» Exercise description:
Only the lines that include "inverters" should be copied from the data below.

» Collected data entries:
◆ ◆ ◆

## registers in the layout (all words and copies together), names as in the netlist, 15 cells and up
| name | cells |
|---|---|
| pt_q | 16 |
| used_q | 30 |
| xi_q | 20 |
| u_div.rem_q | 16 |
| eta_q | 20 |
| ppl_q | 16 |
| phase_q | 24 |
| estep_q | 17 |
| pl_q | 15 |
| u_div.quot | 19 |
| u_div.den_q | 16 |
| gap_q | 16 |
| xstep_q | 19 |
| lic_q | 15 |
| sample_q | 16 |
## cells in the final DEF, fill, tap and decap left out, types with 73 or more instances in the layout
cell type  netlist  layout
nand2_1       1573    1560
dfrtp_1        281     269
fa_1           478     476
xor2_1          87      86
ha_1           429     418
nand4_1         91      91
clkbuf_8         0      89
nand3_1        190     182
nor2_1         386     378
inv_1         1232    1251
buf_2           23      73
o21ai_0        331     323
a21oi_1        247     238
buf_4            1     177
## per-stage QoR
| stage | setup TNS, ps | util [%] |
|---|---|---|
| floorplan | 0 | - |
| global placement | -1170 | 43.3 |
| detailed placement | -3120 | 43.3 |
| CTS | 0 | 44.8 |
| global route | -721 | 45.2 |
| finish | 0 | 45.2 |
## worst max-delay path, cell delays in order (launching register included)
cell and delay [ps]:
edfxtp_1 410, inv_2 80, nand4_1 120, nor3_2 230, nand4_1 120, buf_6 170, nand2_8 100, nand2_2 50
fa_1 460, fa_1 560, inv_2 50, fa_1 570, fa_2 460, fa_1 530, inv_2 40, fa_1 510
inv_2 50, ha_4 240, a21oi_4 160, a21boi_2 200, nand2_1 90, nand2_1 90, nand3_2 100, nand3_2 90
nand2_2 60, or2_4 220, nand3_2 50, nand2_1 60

◆ ◆ ◆

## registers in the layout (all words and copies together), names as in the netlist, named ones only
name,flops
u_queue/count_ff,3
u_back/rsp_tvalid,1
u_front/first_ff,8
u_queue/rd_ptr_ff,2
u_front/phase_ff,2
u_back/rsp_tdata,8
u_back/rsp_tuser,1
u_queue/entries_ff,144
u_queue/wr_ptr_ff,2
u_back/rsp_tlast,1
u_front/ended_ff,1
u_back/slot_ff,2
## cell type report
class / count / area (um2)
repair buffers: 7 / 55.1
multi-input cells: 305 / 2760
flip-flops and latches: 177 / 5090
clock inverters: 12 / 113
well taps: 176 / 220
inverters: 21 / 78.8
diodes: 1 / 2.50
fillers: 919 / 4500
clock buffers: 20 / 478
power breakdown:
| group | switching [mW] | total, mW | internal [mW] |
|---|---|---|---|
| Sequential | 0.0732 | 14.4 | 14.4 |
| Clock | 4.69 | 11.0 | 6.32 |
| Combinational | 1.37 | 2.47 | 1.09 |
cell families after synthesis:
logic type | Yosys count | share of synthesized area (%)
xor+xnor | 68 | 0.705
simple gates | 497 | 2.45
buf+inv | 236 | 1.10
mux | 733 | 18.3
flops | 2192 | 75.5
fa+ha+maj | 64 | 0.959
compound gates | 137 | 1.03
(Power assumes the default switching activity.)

◆ ◆ ◆

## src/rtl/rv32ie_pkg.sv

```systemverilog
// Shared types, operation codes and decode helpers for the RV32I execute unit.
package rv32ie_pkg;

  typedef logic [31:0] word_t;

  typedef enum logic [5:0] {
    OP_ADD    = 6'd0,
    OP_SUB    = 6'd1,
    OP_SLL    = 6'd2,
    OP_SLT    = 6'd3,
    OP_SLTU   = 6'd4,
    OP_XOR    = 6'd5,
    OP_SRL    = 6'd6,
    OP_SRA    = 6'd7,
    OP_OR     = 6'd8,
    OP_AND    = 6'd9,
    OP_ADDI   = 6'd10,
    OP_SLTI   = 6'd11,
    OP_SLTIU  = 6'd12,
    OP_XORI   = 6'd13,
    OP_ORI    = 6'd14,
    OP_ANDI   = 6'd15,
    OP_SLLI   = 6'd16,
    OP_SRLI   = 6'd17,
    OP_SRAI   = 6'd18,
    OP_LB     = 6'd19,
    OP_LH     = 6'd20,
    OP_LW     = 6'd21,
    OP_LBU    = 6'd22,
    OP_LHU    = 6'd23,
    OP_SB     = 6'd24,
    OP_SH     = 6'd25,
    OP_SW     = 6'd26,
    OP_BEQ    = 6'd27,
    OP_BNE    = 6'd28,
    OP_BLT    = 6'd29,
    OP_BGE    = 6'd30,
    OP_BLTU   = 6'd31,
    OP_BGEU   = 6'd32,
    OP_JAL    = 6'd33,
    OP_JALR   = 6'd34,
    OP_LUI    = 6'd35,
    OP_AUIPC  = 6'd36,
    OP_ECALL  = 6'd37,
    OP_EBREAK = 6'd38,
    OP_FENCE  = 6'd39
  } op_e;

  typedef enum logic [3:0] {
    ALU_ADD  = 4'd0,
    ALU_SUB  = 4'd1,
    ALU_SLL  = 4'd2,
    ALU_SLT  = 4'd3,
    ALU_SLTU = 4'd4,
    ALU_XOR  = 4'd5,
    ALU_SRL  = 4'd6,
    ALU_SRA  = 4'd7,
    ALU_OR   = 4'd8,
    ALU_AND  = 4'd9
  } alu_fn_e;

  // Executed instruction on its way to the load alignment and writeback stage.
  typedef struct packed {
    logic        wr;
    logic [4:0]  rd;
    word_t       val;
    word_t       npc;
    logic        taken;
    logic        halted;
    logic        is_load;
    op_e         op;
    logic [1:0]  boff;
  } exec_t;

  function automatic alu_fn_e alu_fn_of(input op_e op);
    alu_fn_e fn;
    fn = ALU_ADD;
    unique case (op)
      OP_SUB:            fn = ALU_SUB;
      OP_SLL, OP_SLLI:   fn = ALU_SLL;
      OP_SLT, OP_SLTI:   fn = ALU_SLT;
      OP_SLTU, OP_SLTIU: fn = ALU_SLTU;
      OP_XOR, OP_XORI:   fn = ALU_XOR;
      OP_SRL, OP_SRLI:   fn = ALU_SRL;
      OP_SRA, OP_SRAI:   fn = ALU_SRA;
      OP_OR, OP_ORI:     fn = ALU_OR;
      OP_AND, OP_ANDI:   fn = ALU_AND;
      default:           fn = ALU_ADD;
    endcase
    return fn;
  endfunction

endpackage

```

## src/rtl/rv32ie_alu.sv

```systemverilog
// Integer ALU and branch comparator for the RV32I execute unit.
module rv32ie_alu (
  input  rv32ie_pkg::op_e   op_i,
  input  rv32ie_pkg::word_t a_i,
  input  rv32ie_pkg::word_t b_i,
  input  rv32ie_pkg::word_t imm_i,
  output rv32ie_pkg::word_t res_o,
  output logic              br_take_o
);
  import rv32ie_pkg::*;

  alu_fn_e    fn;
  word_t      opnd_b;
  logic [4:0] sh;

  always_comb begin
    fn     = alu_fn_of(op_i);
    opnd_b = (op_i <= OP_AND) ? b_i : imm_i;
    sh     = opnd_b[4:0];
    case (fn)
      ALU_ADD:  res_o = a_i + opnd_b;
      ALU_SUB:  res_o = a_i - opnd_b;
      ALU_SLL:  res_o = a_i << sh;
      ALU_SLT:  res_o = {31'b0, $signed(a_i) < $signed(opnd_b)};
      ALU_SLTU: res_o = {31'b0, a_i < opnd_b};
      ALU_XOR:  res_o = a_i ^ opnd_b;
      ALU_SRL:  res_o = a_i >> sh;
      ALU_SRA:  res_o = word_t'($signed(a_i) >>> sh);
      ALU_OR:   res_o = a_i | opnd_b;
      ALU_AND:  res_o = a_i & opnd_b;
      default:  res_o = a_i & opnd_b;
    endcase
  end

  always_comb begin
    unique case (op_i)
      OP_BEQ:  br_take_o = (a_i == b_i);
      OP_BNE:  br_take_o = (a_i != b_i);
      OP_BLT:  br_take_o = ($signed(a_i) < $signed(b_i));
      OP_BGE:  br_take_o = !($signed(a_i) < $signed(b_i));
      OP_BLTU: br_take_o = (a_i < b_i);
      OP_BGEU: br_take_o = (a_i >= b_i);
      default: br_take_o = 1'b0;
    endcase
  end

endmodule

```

◆ ◆ ◆

» Exercise result:
clock inverters: 12 / 113
inverters: 21 / 78.8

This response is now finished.